Opinion, Berkeley Blogs

The clash over shelter-in-place rooted in slavery

By john a. powell

The frightening demonstrations occurring outside state capitol buildings across the country in which right-wing hardliners are demanding governors lift shelter-in-place orders present a danger that goes far beyond immediate public health concerns.

What we’re witnessing in fact threatens to dissolve whatever social cohesion we’ve managed to maintain as a country and ignite a new civil war over who we are as a nation, and who belongs in it.

The demonstrators, many toting assault rifles, are presenting themselves as defenders of individual liberty, even if it comes at a cost to society and threatens the lives of others.

President Trump’s call for these demonstrators to “liberate” states led by Democratic governors trying to contain the spread of the coronavirus essentially amounts to an incitement to violence, one that has the potential to escalate very quickly and lead to devastating consequences.

An overly simplistic framing presents the conflict as one between freedom and equality, as if these were two mutually exclusive values. But that story lacks historical perspective.

The debate over freedom and equality is one that has been rooted in dominance and white supremacy since the foundation of America, and this deadly struggle has persisted to this day without resolution.

Prior to the Civil War, slaveholders believed that liberties guaranteed in the Constitution extended to their rights to own slaves. Efforts to abolish slavery and pursue equality thus violated their freedoms.

President Abraham Lincoln, in his famous Gettysburg Address, was critical of the Constitution’s failure to more forthrightly deal with equality. In calling for a “new birth of freedom,” Lincoln was implicitly criticizing the Constitution for failing to recognize equality as a foundational value, in part because of the institution of slavery.

He recognized that there was a path forward in which freedom and equality were in fact complementary, where one value does not inhibit the other.

Later efforts to pursue equality were deliberate in invoking freedom, too.

In the 1950s for example, an impetus for the Brown vs. Board of Education decision to desegregate public schools was the international embarrassment in how this country treated black people. Segregationists opposed integration, claiming it would interfere with the freedom to send their children to all-white schools, but ultimately our competition with the Soviet Union in international public opinion meant we needed to make concessions.

While we can be critical of the way the Soviet Union invoked the concept of equality to institute collectivism and concentrate state power, it nonetheless forced us to confront extreme inequality in our own country, and proved that we could pursue freedom and equality simultaneously.

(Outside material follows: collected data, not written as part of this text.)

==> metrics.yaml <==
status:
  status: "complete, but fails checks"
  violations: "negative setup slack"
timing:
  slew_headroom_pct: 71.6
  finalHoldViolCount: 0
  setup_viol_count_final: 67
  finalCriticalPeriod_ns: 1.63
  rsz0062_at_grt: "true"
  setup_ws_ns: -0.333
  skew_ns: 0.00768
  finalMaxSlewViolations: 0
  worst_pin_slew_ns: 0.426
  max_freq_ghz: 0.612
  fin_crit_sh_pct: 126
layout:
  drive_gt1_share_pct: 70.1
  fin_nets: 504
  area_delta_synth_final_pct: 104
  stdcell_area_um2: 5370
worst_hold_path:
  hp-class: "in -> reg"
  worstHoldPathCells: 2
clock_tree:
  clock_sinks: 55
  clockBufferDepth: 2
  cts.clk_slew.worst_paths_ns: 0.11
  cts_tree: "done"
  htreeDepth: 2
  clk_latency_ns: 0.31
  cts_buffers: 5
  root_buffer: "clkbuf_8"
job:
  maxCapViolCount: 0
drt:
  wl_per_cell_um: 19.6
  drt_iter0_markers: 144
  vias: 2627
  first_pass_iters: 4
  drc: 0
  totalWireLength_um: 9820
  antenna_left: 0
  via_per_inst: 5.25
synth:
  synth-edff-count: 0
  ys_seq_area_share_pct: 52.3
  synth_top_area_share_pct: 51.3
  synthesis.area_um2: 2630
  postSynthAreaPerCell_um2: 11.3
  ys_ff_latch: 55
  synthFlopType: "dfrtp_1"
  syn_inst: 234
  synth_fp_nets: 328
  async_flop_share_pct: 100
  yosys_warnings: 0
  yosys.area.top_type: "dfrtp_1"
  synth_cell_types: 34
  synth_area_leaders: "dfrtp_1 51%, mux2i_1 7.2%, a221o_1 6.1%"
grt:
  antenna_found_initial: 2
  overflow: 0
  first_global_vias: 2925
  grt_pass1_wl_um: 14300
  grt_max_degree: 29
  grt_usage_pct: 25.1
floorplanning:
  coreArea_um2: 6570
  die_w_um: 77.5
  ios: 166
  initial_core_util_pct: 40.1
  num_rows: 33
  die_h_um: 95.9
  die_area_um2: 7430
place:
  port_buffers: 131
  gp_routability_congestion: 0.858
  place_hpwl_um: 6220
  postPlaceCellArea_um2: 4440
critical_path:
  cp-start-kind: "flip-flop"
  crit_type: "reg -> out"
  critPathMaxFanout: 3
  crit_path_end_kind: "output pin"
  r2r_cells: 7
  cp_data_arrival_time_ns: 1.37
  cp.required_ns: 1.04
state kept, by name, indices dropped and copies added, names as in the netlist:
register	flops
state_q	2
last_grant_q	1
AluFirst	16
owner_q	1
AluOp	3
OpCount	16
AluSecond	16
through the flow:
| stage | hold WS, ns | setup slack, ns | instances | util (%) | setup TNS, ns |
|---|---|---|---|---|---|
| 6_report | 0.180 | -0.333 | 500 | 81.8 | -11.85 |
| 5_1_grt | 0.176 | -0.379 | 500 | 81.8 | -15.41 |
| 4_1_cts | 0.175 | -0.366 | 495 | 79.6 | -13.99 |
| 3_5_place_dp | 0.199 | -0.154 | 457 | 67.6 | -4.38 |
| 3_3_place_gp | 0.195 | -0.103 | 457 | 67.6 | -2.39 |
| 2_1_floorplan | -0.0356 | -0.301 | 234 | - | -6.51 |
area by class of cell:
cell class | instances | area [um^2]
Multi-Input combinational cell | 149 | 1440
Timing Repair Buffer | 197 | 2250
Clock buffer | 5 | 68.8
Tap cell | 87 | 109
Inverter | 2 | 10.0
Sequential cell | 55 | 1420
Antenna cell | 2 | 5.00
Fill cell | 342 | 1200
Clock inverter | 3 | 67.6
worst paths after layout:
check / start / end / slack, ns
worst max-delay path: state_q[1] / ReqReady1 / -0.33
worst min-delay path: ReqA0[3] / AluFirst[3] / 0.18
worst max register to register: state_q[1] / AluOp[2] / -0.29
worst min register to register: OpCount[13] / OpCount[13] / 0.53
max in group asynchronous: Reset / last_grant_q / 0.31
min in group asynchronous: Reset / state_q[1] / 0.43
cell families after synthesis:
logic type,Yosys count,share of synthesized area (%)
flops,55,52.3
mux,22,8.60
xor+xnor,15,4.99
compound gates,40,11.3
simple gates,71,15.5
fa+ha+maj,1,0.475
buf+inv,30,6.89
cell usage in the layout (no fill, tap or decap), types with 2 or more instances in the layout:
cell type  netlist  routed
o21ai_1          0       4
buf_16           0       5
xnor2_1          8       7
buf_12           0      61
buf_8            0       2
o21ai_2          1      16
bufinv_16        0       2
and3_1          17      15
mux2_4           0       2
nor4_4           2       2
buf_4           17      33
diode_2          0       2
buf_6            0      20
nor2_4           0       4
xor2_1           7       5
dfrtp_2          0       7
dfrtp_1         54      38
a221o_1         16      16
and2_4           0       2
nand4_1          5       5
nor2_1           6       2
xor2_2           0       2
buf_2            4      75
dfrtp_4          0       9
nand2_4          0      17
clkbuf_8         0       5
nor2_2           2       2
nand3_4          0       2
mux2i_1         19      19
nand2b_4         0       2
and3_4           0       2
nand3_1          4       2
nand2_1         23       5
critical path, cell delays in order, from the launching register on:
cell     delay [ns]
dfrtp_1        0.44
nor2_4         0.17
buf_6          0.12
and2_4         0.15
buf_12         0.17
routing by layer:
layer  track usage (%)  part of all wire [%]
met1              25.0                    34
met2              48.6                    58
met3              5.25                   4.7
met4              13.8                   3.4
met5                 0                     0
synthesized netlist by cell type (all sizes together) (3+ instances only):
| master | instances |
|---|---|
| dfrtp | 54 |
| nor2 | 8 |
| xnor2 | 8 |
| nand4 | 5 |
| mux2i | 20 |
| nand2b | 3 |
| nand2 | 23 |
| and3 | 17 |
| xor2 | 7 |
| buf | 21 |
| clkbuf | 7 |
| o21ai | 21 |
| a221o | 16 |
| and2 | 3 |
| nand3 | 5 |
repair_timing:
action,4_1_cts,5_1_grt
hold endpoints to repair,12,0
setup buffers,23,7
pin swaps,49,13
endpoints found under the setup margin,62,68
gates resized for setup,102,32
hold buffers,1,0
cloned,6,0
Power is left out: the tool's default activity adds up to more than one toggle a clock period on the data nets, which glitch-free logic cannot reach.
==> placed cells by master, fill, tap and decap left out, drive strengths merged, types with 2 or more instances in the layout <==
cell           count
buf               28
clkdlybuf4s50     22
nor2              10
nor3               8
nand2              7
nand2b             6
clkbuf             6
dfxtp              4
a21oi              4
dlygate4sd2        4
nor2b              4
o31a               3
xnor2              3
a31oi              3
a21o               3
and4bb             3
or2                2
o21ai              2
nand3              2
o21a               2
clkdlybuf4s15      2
--- config.mk ---
export PLATFORM = sky130hd
export DESIGN_NAME = rgb_button_stepper
export DESIGN_NICKNAME = d
export VERILOG_FILES = /design/src/rtl/rgb_pkg.sv /design/src/rtl/btn_debounce.sv /design/src/rtl/rgb_button_stepper.sv
export SDC_FILE = /design/constraint.sdc
export NUM_CORES = 1
export LEC_CHECK = 0
export BUFFER_PORTS_ARGS = -buffer_cell sky130_fd_sc_hd__buf_2
export CAP_MARGIN = 20
export CORE_ASPECT_RATIO = 1.25
export CORE_MARGIN = 2
export CORE_UTILIZATION = 46
export DETAILED_ROUTE_END_ITERATION = 10
export PLACE_DENSITY = 0.67
export SYNTH_ARGS = -nofsm -noshare
export SYNTH_HDL_FRONTEND = slang
export SYNTH_HIERARCHICAL = 1
export SYNTH_SLANG_ARGS = --single-unit
--- constraint.sdc ---
create_clock -name clk -period 2.66 [get_ports clk]
set_clock_uncertainty 0.1 [all_clocks]
set_input_delay 0.266 -clock clk [delete_from_list [all_inputs] [get_ports clk]]
set_output_delay 0.266 -clock clk [all_outputs]
set_load 0.02 [all_outputs]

The 1960s “freedom riders” who demanded civil rights and desegregation were also deliberate in how they framed their struggle. To achieve equality, the movement was really demanding equal freedom for people who were never considered worthy of it. The very concept of democracy from the Greeks was based on the idea of equal citizenship.

Progressive social movements continued to pursue freedom and equality as complementary values in later decades in the struggles for rights of women, LGBTQ people, immigrants and people with disabilities.

But with the election of Ronald Reagan, and later the fall of the Soviet Union, we’ve been witnessing a resurgence in radical individualism, and a backlash to perception of freedom and equality as values that go hand in hand.

The questions surrounding our response to the pandemic throw these issues into sharp relief, even if we may not be aware of the long, historical struggle. Some may feel they have a right to do what they want without government interference. But one does not have the right to threaten, harm or kill others.

We do want and need to protect our autonomy, but that desire must be tempered with our interconnectedness and equality. Our society and history demand that we be responsible for ourselves and to each other, and government has a pivotal role to play, even if it sometimes fails by inaction or overreaching.

The government is the backstop for maintaining the balance and complementary arrangement between these core values.

Equality should not be confused with collectivism, and liberty should not be confused with the right to harm others.

When we emerge from this pandemic, our country will undoubtedly experience a new birth as called for by Lincoln. But what this birth gives rise to depends on how we respond now.

We have another chance through our response to the pandemic to rethink who is included in “We the People” named in the Constitution, and to give meaning to the Declaration of Independence by pursuing a new birth of freedom grounded in belonging, equality and a true democracy.

This is not a left or right issue. This is America at its best.